The Belgrade declaration (, , , ) is a document signed by President of Yugoslavia Josip Broz Tito and Soviet leader Nikita Khrushchev on 2 June 1955 that brought about a short reconciliation between the two states. Negotiations leading up to the signing of the document took place between 27 May and 2 June.

The declaration guaranteed noninterference in Yugoslavia's internal affairs and legitimized the right to interpret other forms of socialist development in different countries. While the declaration failed in achieving lasting rapprochement between the two countries (a result of Yugoslav anxiety over the Hungarian Revolution of 1956) it had an effect on Yugoslav disengagement from the Balkan Pact with the NATO member states of Turkey and Greece. The document was a cornerstone for the relations between the two countries for the following 35 years.

Background
Since the 1948 Tito–Stalin split, there was a rift in the relationships between the Soviet Union and Yugoslavia, as Yugoslav leader Josip Broz Tito established a socialist regime disregarding Joseph Stalin's doctrine.

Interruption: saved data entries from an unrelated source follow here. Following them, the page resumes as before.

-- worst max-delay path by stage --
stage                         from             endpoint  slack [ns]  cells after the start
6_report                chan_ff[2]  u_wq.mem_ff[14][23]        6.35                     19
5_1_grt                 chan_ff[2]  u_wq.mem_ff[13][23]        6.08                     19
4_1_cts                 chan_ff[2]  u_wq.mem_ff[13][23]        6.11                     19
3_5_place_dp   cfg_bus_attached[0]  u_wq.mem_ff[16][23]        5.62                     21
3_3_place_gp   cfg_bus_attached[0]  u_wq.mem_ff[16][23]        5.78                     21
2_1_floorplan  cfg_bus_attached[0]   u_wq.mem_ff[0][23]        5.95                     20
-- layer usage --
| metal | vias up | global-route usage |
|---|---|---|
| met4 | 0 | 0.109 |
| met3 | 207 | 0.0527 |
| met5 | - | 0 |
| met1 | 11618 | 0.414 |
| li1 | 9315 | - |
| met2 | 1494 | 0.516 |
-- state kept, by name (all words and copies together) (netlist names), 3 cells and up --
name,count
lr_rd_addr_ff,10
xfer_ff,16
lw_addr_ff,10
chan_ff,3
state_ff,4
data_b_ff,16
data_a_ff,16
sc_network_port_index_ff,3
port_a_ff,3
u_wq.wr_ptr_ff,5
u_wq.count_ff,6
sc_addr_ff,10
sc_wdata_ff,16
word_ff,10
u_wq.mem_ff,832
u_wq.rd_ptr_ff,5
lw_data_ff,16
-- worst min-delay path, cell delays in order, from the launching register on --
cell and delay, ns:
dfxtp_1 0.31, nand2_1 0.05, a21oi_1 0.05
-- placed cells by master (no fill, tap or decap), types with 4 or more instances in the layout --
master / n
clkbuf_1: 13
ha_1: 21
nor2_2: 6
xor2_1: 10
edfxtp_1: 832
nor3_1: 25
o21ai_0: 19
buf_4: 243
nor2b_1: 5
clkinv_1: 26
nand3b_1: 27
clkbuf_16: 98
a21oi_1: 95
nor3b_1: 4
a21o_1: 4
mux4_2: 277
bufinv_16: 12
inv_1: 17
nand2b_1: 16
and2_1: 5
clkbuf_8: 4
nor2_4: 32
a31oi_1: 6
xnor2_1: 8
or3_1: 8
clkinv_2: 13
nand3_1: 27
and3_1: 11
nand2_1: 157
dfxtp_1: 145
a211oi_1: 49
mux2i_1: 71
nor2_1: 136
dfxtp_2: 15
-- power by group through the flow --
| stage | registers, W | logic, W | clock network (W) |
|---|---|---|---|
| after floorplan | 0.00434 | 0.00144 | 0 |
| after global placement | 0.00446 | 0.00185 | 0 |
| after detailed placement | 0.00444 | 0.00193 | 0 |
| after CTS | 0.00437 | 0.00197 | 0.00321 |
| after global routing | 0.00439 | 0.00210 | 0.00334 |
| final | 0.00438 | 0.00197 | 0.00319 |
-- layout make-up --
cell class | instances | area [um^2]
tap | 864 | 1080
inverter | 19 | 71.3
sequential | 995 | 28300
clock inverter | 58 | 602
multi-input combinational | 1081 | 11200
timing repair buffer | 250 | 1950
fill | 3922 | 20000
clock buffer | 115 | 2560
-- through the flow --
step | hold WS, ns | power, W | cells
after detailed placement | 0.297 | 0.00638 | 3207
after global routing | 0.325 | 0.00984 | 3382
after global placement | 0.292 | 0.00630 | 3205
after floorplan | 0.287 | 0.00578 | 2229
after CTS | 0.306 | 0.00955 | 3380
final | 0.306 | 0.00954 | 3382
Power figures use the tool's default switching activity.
## config.mk

```make
export PLATFORM = sky130hd
export DESIGN_NAME = alufg_host
export DESIGN_NICKNAME = d
export VERILOG_FILES = /design/src/design/alufg_pkg.sv /design/src/design/alufg_host.sv
export SDC_FILE = /design/constraint.sdc
export NUM_CORES = 1
export LEC_CHECK = 0
export ABC_AREA = 1
export BUFFER_PORTS_ARGS = -buffer_cell sky130_fd_sc_hd__buf_4
export CORE_MARGIN = 3
export CORE_UTILIZATION = 51
export CTS_CLUSTER_DIAMETER = 100
export DETAILED_ROUTE_END_ITERATION = 16
export PLACE_DENSITY = 0.88
export SYNTH_ARGS = -nofsm -noshare
export SYNTH_HDL_FRONTEND = slang
export SYNTH_SLANG_ARGS = --single-unit
export TNS_END_PERCENT = 5
```

## constraint.sdc

```tcl
create_clock -name clk -period 2.9 [get_ports clk]
set_input_delay 0.29 -clock clk [delete_from_list [all_inputs] [get_ports clk]]
set_output_delay 0.29 -clock clk [all_outputs]
set_load 0.02 [all_outputs]
```

## src/design/alufg_pkg.sv

```systemverilog
// package with the ALU host controller encodings and timing constants
package alufg_pkg;
  // operand and select widths
  localparam int ALUFG_W = 4;
  // select codes driven toward the ALU
  localparam logic [3:0] ALUFG_SEL_SUB = 4'h6;
  localparam logic [3:0] ALUFG_SEL_ADD = 4'h9;
  localparam logic [3:0] ALUFG_SEL_DBL = 4'hC;
  localparam logic [3:0] ALUFG_SEL_XFR = 4'hF;
  localparam logic [3:0] ALUFG_SEL_DEC = 4'hF;
  localparam logic [3:0] ALUFG_SEL_ZERO = 4'h3;
  // mode control levels
  localparam logic ALUFG_MODE_ARITH = 1'b0;
  localparam logic ALUFG_MODE_LOGIC = 1'b1;
  // inverted carry pin levels (active-high data)
  localparam logic ALUFG_CN_NOCARRY = 1'b1;
  localparam logic ALUFG_CN_CARRY = 1'b0;
  // settle time for the combinational ALU, in ns
  localparam int ALUFG_SETTLE_NS = 100;
  localparam int ALUFG_CLK_NS = 50;
  localparam int ALUFG_SETTLE_CYC = (ALUFG_SETTLE_NS + ALUFG_CLK_NS - 1) / ALUFG_CLK_NS;
  localparam logic [3:0] ALUFG_SETTLE_CNT = 4'(ALUFG_SETTLE_CYC);
  // host operations
  typedef enum logic [2:0] {
    ALUFG_OP_ADD,
    ALUFG_OP_SUB,
    ALUFG_OP_EQ,
    ALUFG_OP_MAG,
    ALUFG_OP_DEC,
    ALUFG_OP_XFR,
    ALUFG_OP_DBL,
    ALUFG_OP_LOGIC
  } alufg_op_t;
  // pins toward the ALU
  typedef struct packed {
    logic [3:0] func_select;
    logic mode;
    logic carry_in_n;
    logic [3:0] operand_first;
    logic [3:0] operand_second;
  } alufg_drive_t;
  // pins coming back from the ALU
  typedef struct packed {
    logic [3:0] result_word;
    logic carry_out_n;
    logic prop_n;
    logic gen_n;
    logic equal;
  } alufg_sense_t;
  // captured answer
  typedef struct packed {
    logic [3:0] result_word;
    logic carry;
    logic prop_n;
    logic gen_n;
    logic equal;
  } alufg_answer_t;
endpackage

```

## src/design/alufg_host.sv

```systemverilog
// host controller that drives a 4-bit ALU/function generator through its pins
`timescale 1ns/1ps
`default_nettype none
module alufg_host
  import alufg_pkg::*;
(
  input wire logic clk,
  input wire logic rst_n,
  input wire logic req_valid,
  output logic req_ready,
  input wire alufg_op_t req_op,
  input wire logic req_carry,
  input wire logic [3:0] req_logic_sel,
  input wire logic [3:0] req_first,
  input wire logic [3:0] req_second,
  output alufg_drive_t alu_drive,
  input wire alufg_sense_t alu_sense,
  output logic ans_valid,
  output alufg_answer_t ans_data
);

  // one request at a time: take, settle, report, then ready again
  // controller states
  typedef enum logic [1:0] {ALUFG_IDLE, ALUFG_WAIT, ALUFG_DONE} alufg_state_t;

  alufg_state_t state_r, state_nxt; // sequencer state
  // cycles from the take edge to the edge that sees the answer pulse
  localparam int ALUFG_ANS_DLY = ALUFG_SETTLE_CYC + 1;
  alufg_drive_t drive_r; // registered pin drive
  alufg_drive_t drive_nxt; // decoded pin drive for a request
  logic [3:0] wait_r; // settle counter
  alufg_answer_t ans_r; // captured answer

  // select code for each host operation
  // codes follow the active-high data reading of the slice
  // logic requests pass the caller's code straight through
  function automatic logic [3:0] alufg_sel(input alufg_op_t op, input logic [3:0] lsel);
    logic [3:0] s;
    s = ALUFG_SEL_ADD;
    unique case (op)
      ALUFG_OP_ADD: s = ALUFG_SEL_ADD;
      ALUFG_OP_SUB, ALUFG_OP_EQ, ALUFG_OP_MAG: s = ALUFG_SEL_SUB;
      ALUFG_OP_DEC: s = ALUFG_SEL_DEC;
      ALUFG_OP_XFR: s = ALUFG_SEL_XFR;
      ALUFG_OP_DBL: s = ALUFG_SEL_DBL;
      ALUFG_OP_LOGIC: s = lsel;
    endcase
    return s;
  endfunction

  // decoded controls for the request now on the inputs
  // logic class turns the internal carries off
  wire logic is_logic = (req_op == ALUFG_OP_LOGIC);
  // magnitude compare and transfer need the carry forced in
  // magnitude: A minus B with carry, carry out set when A is not below B
  // transfer: select all ones gives A minus 1, the carry brings it back to A
  wire logic force_carry = (req_op == ALUFG_OP_MAG) || (req_op == ALUFG_OP_XFR);
  // decrement and equality leave the carry pin at its no-carry level
  // equality: A minus B minus 1 is all ones exactly when the words match
  wire logic no_carry = (req_op == ALUFG_OP_DEC) || (req_op == ALUFG_OP_EQ);
  // other arithmetic takes the caller's carry wish
  wire logic want_carry = force_carry || (!no_carry && req_carry);
  // settle counter has run out
  wire logic settled = (wait_r == 4'h0);

  // build the drive word; carry pin inverted for active-high data
  always_comb begin
    drive_nxt.func_select = alufg_sel(req_op, req_logic_sel);
    drive_nxt.mode = is_logic ? ALUFG_MODE_LOGIC : ALUFG_MODE_ARITH;
    drive_nxt.carry_in_n = want_carry ? ALUFG_CN_CARRY : ALUFG_CN_NOCARRY;
    drive_nxt.operand_first = req_first;
    drive_nxt.operand_second = req_second;
  end

  // ready only while idle, so a request is never taken mid-operation
  assign req_ready = (state_r == ALUFG_IDLE);
  // pins come straight from the drive register
  assign alu_drive = drive_r;
  // answer pulse marks the single cycle spent in DONE
  assign ans_valid = (state_r == ALUFG_DONE);
  // captured answer stands until the next capture
  assign ans_data = ans_r;

  // next state
  always_comb begin
    state_nxt = state_r;
    unique case (state_r)
      // idle: take a request as soon as one is offered
      ALUFG_IDLE: if (req_valid) state_nxt = ALUFG_WAIT;
      // wait: pins are driven, give the slice time to settle
      ALUFG_WAIT: if (settled) state_nxt = ALUFG_DONE;
      // done: answer pulse lasts one cycle
      ALUFG_DONE: state_nxt = ALUFG_IDLE;
      // the fourth code is never entered; fall back to idle
      default: state_nxt = ALUFG_IDLE;
    endcase
  end

  // sequencer register
  // reset returns the controller to idle at once, without a clock
  always_ff @(posedge clk or negedge rst_n) begin
    if (!rst_n) state_r <= ALUFG_IDLE;
    else state_r <= state_nxt;
  end

  // drive pins on accept; reset drive is an add of two zero words, no carry
  // operands and controls stay frozen until the next take, which keeps
  // the slice steady while it settles
  always_ff @(posedge clk or negedge rst_n) begin
    if (!rst_n) begin
      drive_r <= '{ALUFG_SEL_ADD, ALUFG_MODE_ARITH, ALUFG_CN_NOCARRY, 4'h0, 4'h0};
    end else if (req_ready && req_valid) begin
      drive_r <= drive_nxt;
    end
  end

  // settle counter, combinational ALU needs time only
  // the count starts one short: the edge that leaves WAIT is itself
  // the last settle cycle, so the answer is sampled after the full time
  always_ff @(posedge clk or negedge rst_n) begin
    if (!rst_n) wait_r <= 4'h0;
    else if (req_ready && req_valid) wait_r <= ALUFG_SETTLE_CNT - 4'h1;
    else if (!settled) wait_r <= wait_r - 4'h1;
  end

  // capture the outputs once settled; carry restored to active-high
  // sampled once, at the edge that leaves WAIT, so an answer never mixes
  // the pins of two requests
  always_ff @(posedge clk or negedge rst_n) begin
    if (!rst_n) begin
      ans_r <= '0;
    end else if (state_r == ALUFG_WAIT && settled) begin
      ans_r.result_word <= alu_sense.result_word;
      ans_r.carry <= ~alu_sense.carry_out_n;
      ans_r.prop_n <= alu_sense.prop_n;
      ans_r.gen_n <= alu_sense.gen_n;
      ans_r.equal <= alu_sense.equal;
    end
  end

  // checks on what the controller drives and what it captures
  chk_arith_mode_low: assert property (@(posedge clk) disable iff (!rst_n)
    (req_ready && req_valid && req_op != ALUFG_OP_LOGIC) |=> alu_drive.mode == ALUFG_MODE_ARITH)
    else $error("mode not low for arithmetic");
  chk_logic_mode_high: assert property (@(posedge clk) disable iff (!rst_n)
    (req_ready && req_valid && req_op == ALUFG_OP_LOGIC) |=>
    (alu_drive.mode == ALUFG_MODE_LOGIC && alu_drive.func_select == $past(req_logic_sel)))
    else $error("logic request not driven");
  chk_eq_sub_carry: assert property (@(posedge clk) disable iff (!rst_n)
    (req_ready && req_valid && req_op == ALUFG_OP_EQ) |=>
    (alu_drive.func_select == ALUFG_SEL_SUB && alu_drive.carry_in_n == ALUFG_CN_NOCARRY))
    else $error("equality test not subtract with carry pin high");
  chk_mag_select: assert property (@(posedge clk) disable iff (!rst_n)
    (req_ready && req_valid && req_op == ALUFG_OP_MAG) |=> alu_drive.func_select == ALUFG_SEL_SUB)
    else $error("magnitude select wrong");
  chk_dbl_select: assert property (@(posedge clk) disable iff (!rst_n)
    (req_ready && req_valid && req_op == ALUFG_OP_DBL) |=> alu_drive.func_select == ALUFG_SEL_DBL)
    else $error("double select wrong");
  chk_carry_polarity: assert property (@(posedge clk) disable iff (!rst_n)
    (req_ready && req_valid && req_op == ALUFG_OP_ADD) |=>
    alu_drive.carry_in_n == !$past(req_carry))
    else $error("carry pin polarity wrong");
  chk_answer_timing: assert property (@(posedge clk) disable iff (!rst_n)
    (req_ready && req_valid) |-> ##ALUFG_ANS_DLY ans_valid)
    else $error("answer late or early");
  chk_drive_stable: assert property (@(posedge clk) disable iff (!rst_n)
    (!req_ready) |=> (alu_drive == $past(alu_drive) || $past(req_ready)))
    else $error("drive changed during operation");
  chk_carry_capture: assert property (@(posedge clk) disable iff (!rst_n)
    (state_r == ALUFG_WAIT && settled) |=> ans_data.carry == !$past(alu_sense.carry_out_n))
    else $error("carry capture wrong");
  chk_equal_capture: assert property (@(posedge clk) disable iff (!rst_n)
    (state_r == ALUFG_WAIT && settled) |=> ans_data.equal == $past(alu_sense.equal))
    else $error("equal capture wrong");
  chk_sub_select: assert property (@(posedge clk) disable iff (!rst_n)
    (req_ready && req_valid && req_op == ALUFG_OP_SUB) |=>
    (alu_drive.func_select == ALUFG_SEL_SUB && alu_drive.carry_in_n == !$past(req_carry)))
    else $error("subtract not driven");
  chk_dec_no_carry: assert property (@(posedge clk) disable iff (!rst_n)
    (req_ready && req_valid && req_op == ALUFG_OP_DEC) |=>
    (alu_drive.func_select == ALUFG_SEL_DEC && alu_drive.carry_in_n == ALUFG_CN_NOCARRY))
    else $error("decrement not driven");
  chk_xfr_carry: assert property (@(posedge clk) disable iff (!rst_n)
    (req_ready && req_valid && req_op == ALUFG_OP_XFR) |=>
    (alu_drive.func_select == ALUFG_SEL_XFR && alu_drive.carry_in_n == ALUFG_CN_CARRY))
    else $error("transfer not driven");
  chk_result_capture: assert property (@(posedge clk) disable iff (!rst_n)
    (state_r == ALUFG_WAIT && settled) |=> ans_data.result_word == $past(alu_sense.result_word))
    else $error("result capture wrong");
  chk_lookahead_capture: assert property (@(posedge clk) disable iff (!rst_n)
    (state_r == ALUFG_WAIT && settled) |=>
    (ans_data.prop_n == $past(alu_sense.prop_n) && ans_data.gen_n == $past(alu_sense.gen_n)))
    else $error("lookahead capture wrong");
  chk_ans_pulse: assert property (@(posedge clk) disable iff (!rst_n)
    ans_valid |=> !ans_valid)
    else $error("answer pulse too long");
  cov_eq: cover property (@(posedge clk) disable iff (!rst_n)
    req_ready && req_valid && req_op == ALUFG_OP_EQ);
  cov_logic: cover property (@(posedge clk) disable iff (!rst_n)
    req_ready && req_valid && req_op == ALUFG_OP_LOGIC);
  cov_b2b: cover property (@(posedge clk) disable iff (!rst_n)
    ans_valid ##1 (req_valid && req_ready));
  cov_mag: cover property (@(posedge clk) disable iff (!rst_n)
    req_ready && req_valid && req_op == ALUFG_OP_MAG);
  cov_dec: cover property (@(posedge clk) disable iff (!rst_n)
    req_ready && req_valid && req_op == ALUFG_OP_DEC);

endmodule
`default_nettype wire

```

==> results of run 1 <==
synthesized netlist by cell type (all sizes together):
cell   number  share of area
nand3       5          0.019
buf         3          0.026
nor3        2         0.0078
ha          2          0.019
dfrtp      25           0.49
inv        12          0.035
o21ai      11          0.043
nor2       11          0.054
a21oi       3          0.012
xnor2       1         0.0068
dfstp       3          0.061
nand4       1         0.0049
nand2      74           0.22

After Stalin's death in 1953, Tito had to choose between a more Western approach to reforms or an agreement with new Soviet leader Nikita Khrushchev. Two countries formally reestablished diplomatic relations with Soviet ambassador Vasily Valkov arriving to Belgrade on 30 July and Yugoslav ambassador Dobrivoje Vidić arriving to Moscow on 30 September 1953. This, however, did not automatically lead to normalization between the two ruling parties. The Communist Party of the Soviet Union and the League of Communists of Yugoslavia exchanged letters in late 1955.

Tito tried to reconcile with the Soviet Union, inviting Khrushchev to Belgrade in 1955. The Khrushchev trip to Belgrade is sometimes colloquially known as the "Soviet Canossa".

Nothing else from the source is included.